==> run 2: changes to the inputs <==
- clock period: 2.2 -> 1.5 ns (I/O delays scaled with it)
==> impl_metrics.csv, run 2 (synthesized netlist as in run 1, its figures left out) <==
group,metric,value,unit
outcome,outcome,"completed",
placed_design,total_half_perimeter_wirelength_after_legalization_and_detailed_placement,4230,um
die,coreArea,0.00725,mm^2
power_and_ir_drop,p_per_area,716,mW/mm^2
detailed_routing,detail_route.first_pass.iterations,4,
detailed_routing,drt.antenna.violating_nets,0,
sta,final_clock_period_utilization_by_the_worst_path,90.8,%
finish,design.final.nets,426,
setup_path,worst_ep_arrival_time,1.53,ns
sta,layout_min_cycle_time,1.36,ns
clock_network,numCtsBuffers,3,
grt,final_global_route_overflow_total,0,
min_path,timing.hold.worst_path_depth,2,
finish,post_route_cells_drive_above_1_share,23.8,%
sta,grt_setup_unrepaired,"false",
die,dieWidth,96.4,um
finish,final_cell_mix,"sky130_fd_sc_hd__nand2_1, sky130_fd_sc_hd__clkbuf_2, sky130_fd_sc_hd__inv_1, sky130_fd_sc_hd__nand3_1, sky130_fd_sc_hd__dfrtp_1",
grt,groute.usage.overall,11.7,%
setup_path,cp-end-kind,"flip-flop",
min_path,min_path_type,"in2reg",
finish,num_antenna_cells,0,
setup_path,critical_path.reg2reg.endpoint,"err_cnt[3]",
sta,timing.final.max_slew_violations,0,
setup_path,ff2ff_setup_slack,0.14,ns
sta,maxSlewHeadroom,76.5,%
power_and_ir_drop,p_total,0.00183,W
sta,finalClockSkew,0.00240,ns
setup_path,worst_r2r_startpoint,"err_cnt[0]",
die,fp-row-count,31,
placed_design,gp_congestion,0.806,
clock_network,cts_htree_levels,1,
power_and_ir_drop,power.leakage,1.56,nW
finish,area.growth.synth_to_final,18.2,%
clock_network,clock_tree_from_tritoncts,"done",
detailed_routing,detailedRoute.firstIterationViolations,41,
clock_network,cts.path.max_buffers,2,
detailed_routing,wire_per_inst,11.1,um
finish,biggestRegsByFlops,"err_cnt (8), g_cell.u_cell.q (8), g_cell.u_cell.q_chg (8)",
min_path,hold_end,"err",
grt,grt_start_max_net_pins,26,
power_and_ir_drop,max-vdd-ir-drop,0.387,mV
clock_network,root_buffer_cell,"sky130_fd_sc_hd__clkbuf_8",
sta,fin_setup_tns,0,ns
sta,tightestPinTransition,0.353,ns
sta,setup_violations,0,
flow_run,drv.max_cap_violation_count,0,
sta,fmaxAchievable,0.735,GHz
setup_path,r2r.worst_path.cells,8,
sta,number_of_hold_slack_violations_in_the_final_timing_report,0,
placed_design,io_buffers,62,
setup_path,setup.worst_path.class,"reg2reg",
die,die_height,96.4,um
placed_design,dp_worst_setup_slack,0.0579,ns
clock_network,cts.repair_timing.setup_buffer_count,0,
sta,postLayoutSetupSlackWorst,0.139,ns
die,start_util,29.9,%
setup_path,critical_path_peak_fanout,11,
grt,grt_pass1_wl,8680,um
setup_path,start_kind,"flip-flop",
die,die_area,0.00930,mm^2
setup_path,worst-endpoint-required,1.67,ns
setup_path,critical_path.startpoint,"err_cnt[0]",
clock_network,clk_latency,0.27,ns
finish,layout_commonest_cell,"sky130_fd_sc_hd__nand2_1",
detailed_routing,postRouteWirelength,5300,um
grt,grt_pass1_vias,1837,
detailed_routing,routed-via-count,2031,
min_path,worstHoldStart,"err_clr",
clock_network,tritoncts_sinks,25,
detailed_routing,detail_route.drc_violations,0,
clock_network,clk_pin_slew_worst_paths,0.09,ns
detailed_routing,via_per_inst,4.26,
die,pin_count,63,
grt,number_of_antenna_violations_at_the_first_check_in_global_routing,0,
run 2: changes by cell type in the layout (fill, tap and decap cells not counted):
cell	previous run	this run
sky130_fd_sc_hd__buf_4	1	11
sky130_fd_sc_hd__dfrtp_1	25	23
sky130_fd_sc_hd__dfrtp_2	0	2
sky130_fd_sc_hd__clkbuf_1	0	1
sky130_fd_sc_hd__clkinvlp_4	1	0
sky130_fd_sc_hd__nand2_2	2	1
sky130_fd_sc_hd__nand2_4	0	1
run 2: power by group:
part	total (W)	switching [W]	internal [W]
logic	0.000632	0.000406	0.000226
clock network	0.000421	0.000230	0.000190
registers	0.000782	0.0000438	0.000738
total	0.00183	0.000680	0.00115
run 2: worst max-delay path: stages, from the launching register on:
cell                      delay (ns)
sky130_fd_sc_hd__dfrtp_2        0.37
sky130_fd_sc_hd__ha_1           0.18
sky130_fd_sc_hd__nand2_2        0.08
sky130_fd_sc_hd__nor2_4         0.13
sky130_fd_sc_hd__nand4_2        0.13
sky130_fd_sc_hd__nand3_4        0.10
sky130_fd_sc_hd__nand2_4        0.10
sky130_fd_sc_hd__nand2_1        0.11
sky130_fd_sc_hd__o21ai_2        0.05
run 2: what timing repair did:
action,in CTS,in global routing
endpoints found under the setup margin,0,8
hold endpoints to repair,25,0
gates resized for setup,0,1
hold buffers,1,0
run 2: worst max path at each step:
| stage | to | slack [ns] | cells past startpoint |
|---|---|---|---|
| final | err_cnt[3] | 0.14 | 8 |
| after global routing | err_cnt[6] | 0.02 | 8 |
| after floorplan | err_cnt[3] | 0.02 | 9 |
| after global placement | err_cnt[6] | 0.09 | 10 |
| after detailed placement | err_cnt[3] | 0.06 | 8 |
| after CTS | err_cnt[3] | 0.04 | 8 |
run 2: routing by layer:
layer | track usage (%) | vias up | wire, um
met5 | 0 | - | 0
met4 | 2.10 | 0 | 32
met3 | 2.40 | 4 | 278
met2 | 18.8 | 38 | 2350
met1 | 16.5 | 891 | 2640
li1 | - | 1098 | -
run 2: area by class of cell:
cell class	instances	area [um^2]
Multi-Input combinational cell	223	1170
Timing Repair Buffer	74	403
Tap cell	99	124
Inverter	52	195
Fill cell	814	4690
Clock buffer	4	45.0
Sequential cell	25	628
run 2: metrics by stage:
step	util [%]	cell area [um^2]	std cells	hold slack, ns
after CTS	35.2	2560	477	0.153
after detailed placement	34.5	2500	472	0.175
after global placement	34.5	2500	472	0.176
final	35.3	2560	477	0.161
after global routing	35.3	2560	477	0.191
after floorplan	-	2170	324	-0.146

-------------------------

- [Work request]
Once more, write out the records exactly as they are.

- [Answer space]
==> run 2: changes to the inputs <==
- clock period: 2.2 -> 1.5 ns (I/O delays scaled with it)
==> impl_metrics.csv, run 2 (synthesized netlist as in run 1, its figures left out) <==
group,metric,value,unit
outcome,outcome,"completed",
placed_design,total_half_perimeter_wirelength_after_legalization_and_detailed_placement,4230,um
die,coreArea,0.00725,mm^2
power_and_ir_drop,p_per_area,716,mW/mm^2
detailed_routing,detail_route.first_pass.iterations,4,
detailed_routing,drt.antenna.violating_nets,0,
sta,final_clock_period_utilization_by_the_worst_path,90.8,%
finish,design.final.nets,426,
setup_path,worst_ep_arrival_time,1.53,ns
sta,layout_min_cycle_time,1.36,ns
clock_network,numCtsBuffers,3,
grt,final_global_route_overflow_total,0,
min_path,timing.hold.worst_path_depth,2,
finish,post_route_cells_drive_above_1_share,23.8,%
sta,grt_setup_unrepaired,"false",
die,dieWidth,96.4,um
finish,final_cell_mix,"sky130_fd_sc_hd__nand2_1, sky130_fd_sc_hd__clkbuf_2, sky130_fd_sc_hd__inv_1, sky130_fd_sc_hd__nand3_1, sky130_fd_sc_hd__dfrtp_1",
grt,groute.usage.overall,11.7,%
setup_path,cp-end-kind,"flip-flop",
min_path,min_path_type,"in2reg",
finish,num_antenna_cells,0,
setup_path,critical_path.reg2reg.endpoint,"err_cnt[3]",
sta,timing.final.max_slew_violations,0,
setup_path,ff2ff_setup_slack,0.14,ns
sta,maxSlewHeadroom,76.5,%
power_and_ir_drop,p_total,0.00183,W
sta,finalClockSkew,0.00240,ns
setup_path,worst_r2r_startpoint,"err_cnt[0]",
die,fp-row-count,31,
placed_design,gp_congestion,0.806,
clock_network,cts_htree_levels,1,
power_and_ir_drop,power.leakage,1.56,nW
finish,area.growth.synth_to_final,18.2,%
clock_network,clock_tree_from_tritoncts,"done",
detailed_routing,detailedRoute.firstIterationViolations,41,
clock_network,cts.path.max_buffers,2,
detailed_routing,wire_per_inst,11.1,um
finish,biggestRegsByFlops,"err_cnt (8), g_cell.u_cell.q (8), g_cell.u_cell.q_chg (8)",
min_path,hold_end,"err",
grt,grt_start_max_net_pins,26,
power_and_ir_drop,max-vdd-ir-drop,0.387,mV
clock_network,root_buffer_cell,"sky130_fd_sc_hd__clkbuf_8",
sta,fin_setup_tns,0,ns
sta,tightestPinTransition,0.353,ns
sta,setup_violations,0,
flow_run,drv.max_cap_violation_count,0,
sta,fmaxAchievable,0.735,GHz
setup_path,r2r.worst_path.cells,8,
sta,number_of_hold_slack_violations_in_the_final_timing_report,0,
placed_design,io_buffers,62,
setup_path,setup.worst_path.class,"reg2reg",
die,die_height,96.4,um
placed_design,dp_worst_setup_slack,0.0579,ns
clock_network,cts.repair_timing.setup_buffer_count,0,
sta,postLayoutSetupSlackWorst,0.139,ns
die,start_util,29.9,%
setup_path,critical_path_peak_fanout,11,
grt,grt_pass1_wl,8680,um
setup_path,start_kind,"flip-flop",
die,die_area,0.00930,mm^2
setup_path,worst-endpoint-required,1.67,ns
setup_path,critical_path.startpoint,"err_cnt[0]",
clock_network,clk_latency,0.27,ns
finish,layout_commonest_cell,"sky130_fd_sc_hd__nand2_1",
detailed_routing,postRouteWirelength,5300,um
grt,grt_pass1_vias,1837,
detailed_routing,routed-via-count,2031,
min_path,worstHoldStart,"err_clr",
clock_network,tritoncts_sinks,25,
detailed_routing,detail_route.drc_violations,0,
clock_network,clk_pin_slew_worst_paths,0.09,ns
detailed_routing,via_per_inst,4.26,
die,pin_count,63,
grt,number_of_antenna_violations_at_the_first_check_in_global_routing,0,
run 2: changes by cell type in the layout (fill, tap and decap cells not counted):
cell	previous run	this run
sky130_fd_sc_hd__buf_4	1	11
sky130_fd_sc_hd__dfrtp_1	25	23
sky130_fd_sc_hd__dfrtp_2	0	2
sky130_fd_sc_hd__clkbuf_1	0	1
sky130_fd_sc_hd__clkinvlp_4	1	0
sky130_fd_sc_hd__nand2_2	2	1
sky130_fd_sc_hd__nand2_4	0	1
run 2: power by group:
part	total (W)	switching [W]	internal [W]
logic	0.000632	0.000406	0.000226
clock network	0.000421	0.000230	0.000190
registers	0.000782	0.0000438	0.000738
total	0.00183	0.000680	0.00115
run 2: worst max-delay path: stages, from the launching register on:
cell                      delay (ns)
sky130_fd_sc_hd__dfrtp_2        0.37
sky130_fd_sc_hd__ha_1           0.18
sky130_fd_sc_hd__nand2_2        0.08
sky130_fd_sc_hd__nor2_4         0.13
sky130_fd_sc_hd__nand4_2        0.13
sky130_fd_sc_hd__nand3_4        0.10
sky130_fd_sc_hd__nand2_4        0.10
sky130_fd_sc_hd__nand2_1        0.11
sky130_fd_sc_hd__o21ai_2        0.05
run 2: what timing repair did:
action,in CTS,in global routing
endpoints found under the setup margin,0,8
hold endpoints to repair,25,0
gates resized for setup,0,1
hold buffers,1,0
run 2: worst max path at each step:
| stage | to | slack [ns] | cells past startpoint |
|---|---|---|---|
| final | err_cnt[3] | 0.14 | 8 |
| after global routing | err_cnt[6] | 0.02 | 8 |
| after floorplan | err_cnt[3] | 0.02 | 9 |
| after global placement | err_cnt[6] | 0.09 | 10 |
| after detailed placement | err_cnt[3] | 0.06 | 8 |
| after CTS | err_cnt[3] | 0.04 | 8 |
run 2: routing by layer:
layer | track usage (%) | vias up | wire, um
met5 | 0 | - | 0
met4 | 2.10 | 0 | 32
met3 | 2.40 | 4 | 278
met2 | 18.8 | 38 | 2350
met1 | 16.5 | 891 | 2640
li1 | - | 1098 | -
run 2: area by class of cell:
cell class	instances	area [um^2]
Multi-Input combinational cell	223	1170
Timing Repair Buffer	74	403
Tap cell	99	124
Inverter	52	195
Fill cell	814	4690
Clock buffer	4	45.0
Sequential cell	25	628
run 2: metrics by stage:
step	util [%]	cell area [um^2]	std cells	hold slack, ns
after CTS	35.2	2560	477	0.153
after detailed placement	34.5	2500	472	0.175
after global placement	34.5	2500	472	0.176
final	35.3	2560	477	0.161
after global routing	35.3	2560	477	0.191
after floorplan	-	2170	324	-0.146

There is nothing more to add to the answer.